Task objective:
Work out how many lines below contain "flops". Provide only the figure.

(Stored data)
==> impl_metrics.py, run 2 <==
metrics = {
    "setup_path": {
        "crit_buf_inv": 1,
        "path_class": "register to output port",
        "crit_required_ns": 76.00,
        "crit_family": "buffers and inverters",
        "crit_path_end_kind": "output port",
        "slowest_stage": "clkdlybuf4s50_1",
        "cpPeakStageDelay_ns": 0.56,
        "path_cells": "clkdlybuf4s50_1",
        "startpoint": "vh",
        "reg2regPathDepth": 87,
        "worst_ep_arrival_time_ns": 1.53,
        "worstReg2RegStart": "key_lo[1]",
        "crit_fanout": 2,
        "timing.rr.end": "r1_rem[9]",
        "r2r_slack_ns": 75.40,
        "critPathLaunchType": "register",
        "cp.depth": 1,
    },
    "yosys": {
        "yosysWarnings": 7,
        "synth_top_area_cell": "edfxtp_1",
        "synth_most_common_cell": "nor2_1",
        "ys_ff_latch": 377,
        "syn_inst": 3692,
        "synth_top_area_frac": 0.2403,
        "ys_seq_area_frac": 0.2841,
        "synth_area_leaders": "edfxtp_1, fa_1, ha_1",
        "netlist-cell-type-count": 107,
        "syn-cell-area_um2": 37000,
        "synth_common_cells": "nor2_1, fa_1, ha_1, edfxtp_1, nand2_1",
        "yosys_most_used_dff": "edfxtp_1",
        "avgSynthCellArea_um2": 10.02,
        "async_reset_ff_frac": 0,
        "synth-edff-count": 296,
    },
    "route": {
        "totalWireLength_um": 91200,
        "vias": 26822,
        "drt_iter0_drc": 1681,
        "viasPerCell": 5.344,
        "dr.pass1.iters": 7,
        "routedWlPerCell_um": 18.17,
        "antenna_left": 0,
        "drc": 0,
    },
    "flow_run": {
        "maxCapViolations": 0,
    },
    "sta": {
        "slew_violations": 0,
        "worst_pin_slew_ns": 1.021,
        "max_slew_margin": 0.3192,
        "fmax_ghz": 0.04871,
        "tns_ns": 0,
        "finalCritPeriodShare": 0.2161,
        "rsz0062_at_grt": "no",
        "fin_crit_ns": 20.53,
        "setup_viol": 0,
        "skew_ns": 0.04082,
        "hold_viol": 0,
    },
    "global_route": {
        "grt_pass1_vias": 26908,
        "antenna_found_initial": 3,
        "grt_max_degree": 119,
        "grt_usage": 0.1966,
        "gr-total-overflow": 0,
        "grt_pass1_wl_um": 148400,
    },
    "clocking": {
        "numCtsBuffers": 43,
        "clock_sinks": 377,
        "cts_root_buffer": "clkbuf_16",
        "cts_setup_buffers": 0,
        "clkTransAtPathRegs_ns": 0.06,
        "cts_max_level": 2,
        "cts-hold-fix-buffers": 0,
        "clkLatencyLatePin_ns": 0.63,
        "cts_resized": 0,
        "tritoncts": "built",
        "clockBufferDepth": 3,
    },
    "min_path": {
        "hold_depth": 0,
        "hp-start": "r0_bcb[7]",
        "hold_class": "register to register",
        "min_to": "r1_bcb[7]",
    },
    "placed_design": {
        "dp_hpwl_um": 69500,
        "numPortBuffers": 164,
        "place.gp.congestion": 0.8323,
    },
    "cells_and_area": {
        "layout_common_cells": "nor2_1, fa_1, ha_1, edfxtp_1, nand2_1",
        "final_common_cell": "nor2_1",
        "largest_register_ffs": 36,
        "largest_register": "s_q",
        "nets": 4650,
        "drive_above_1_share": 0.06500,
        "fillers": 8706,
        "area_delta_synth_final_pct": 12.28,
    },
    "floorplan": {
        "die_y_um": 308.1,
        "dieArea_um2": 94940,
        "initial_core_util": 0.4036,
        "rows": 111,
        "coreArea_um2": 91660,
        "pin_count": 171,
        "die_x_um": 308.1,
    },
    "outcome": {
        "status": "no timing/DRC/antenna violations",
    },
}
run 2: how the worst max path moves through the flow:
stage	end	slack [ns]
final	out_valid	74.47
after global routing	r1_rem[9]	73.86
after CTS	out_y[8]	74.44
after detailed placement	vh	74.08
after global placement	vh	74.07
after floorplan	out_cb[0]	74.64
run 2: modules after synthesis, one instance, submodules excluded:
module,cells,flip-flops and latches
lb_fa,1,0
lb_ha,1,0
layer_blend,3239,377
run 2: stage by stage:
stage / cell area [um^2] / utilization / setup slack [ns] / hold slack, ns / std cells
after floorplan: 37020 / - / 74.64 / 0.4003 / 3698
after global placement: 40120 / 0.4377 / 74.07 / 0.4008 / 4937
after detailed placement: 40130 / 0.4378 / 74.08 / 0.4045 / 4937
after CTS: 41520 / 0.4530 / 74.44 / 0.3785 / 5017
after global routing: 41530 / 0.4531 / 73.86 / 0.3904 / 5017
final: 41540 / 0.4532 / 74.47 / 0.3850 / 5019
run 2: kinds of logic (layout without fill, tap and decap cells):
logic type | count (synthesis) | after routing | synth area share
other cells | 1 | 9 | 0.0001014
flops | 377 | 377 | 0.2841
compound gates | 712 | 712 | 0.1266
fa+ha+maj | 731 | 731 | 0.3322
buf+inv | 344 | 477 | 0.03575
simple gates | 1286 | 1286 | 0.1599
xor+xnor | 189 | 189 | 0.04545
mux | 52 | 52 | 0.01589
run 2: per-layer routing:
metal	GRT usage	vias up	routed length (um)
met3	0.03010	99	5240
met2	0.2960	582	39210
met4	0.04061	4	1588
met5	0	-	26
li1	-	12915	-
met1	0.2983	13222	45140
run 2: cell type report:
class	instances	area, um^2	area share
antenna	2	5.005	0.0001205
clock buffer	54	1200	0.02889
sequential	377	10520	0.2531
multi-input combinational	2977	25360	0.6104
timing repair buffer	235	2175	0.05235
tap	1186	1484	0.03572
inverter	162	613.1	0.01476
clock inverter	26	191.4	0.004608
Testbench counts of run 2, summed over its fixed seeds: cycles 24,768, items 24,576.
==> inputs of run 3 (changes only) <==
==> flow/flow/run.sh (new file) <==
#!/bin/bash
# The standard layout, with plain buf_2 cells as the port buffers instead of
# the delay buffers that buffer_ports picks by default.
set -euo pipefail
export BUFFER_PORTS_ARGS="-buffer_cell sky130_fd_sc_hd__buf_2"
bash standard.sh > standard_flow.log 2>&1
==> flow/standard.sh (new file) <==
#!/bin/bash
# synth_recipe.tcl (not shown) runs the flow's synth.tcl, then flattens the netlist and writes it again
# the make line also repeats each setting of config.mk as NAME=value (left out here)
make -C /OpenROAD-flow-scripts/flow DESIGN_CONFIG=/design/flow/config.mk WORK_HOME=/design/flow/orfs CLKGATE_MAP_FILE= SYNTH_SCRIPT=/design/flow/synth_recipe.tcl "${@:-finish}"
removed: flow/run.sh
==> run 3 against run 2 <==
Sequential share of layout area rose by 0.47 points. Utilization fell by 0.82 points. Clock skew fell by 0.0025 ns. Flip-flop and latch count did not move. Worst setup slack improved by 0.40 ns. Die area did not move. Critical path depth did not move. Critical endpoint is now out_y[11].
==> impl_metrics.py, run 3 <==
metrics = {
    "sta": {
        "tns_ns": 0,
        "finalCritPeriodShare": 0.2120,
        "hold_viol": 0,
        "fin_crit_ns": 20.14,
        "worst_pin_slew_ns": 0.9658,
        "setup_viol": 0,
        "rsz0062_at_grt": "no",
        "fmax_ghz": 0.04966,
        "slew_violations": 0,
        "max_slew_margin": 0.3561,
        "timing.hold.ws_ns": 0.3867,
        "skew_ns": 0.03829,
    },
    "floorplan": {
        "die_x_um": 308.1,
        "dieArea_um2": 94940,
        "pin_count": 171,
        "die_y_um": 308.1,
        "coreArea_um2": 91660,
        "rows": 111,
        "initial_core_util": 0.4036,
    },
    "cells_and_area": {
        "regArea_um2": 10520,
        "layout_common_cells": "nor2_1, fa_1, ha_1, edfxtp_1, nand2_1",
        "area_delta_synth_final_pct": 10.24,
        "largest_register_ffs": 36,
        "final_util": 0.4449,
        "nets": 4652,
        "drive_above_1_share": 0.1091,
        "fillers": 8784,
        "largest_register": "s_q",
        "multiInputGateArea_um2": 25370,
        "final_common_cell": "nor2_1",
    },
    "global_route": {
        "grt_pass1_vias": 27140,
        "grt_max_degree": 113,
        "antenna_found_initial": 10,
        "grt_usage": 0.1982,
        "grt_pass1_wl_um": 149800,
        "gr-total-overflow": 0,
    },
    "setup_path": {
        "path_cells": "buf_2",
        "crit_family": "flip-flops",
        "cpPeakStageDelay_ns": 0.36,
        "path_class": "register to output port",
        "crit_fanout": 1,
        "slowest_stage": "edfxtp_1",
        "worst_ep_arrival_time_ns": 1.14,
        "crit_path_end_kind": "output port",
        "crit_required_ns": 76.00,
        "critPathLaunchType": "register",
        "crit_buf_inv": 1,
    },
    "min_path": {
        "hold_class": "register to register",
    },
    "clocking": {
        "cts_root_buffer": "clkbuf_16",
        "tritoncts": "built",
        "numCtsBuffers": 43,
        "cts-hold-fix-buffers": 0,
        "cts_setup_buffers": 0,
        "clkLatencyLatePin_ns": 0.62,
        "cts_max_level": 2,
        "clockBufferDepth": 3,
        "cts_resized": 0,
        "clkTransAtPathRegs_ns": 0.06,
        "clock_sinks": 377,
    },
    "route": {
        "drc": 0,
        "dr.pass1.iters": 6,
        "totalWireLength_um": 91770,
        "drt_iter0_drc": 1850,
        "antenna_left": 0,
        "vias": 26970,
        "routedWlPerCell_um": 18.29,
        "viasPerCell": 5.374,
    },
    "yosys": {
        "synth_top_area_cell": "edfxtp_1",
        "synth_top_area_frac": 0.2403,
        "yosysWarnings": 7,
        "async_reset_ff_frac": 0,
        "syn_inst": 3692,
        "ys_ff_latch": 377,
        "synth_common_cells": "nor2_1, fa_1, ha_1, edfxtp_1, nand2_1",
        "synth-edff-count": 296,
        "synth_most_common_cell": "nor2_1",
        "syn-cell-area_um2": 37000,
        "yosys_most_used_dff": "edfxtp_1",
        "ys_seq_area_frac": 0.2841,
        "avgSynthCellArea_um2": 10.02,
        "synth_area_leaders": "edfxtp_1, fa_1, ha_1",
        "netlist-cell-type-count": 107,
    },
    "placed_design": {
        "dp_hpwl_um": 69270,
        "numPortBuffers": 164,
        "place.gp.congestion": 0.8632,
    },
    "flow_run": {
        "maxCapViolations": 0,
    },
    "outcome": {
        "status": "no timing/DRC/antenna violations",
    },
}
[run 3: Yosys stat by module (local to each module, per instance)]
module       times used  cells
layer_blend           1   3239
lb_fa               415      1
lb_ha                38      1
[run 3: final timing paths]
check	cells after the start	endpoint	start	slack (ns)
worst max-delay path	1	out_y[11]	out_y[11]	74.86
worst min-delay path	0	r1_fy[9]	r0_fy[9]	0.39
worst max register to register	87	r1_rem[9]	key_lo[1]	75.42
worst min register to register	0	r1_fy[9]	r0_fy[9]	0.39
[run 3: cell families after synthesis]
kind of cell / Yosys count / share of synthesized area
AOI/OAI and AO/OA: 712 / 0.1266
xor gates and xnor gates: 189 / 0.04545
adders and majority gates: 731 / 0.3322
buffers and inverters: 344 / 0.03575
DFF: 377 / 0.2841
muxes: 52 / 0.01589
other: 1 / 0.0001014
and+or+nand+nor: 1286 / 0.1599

Completed exercise:
3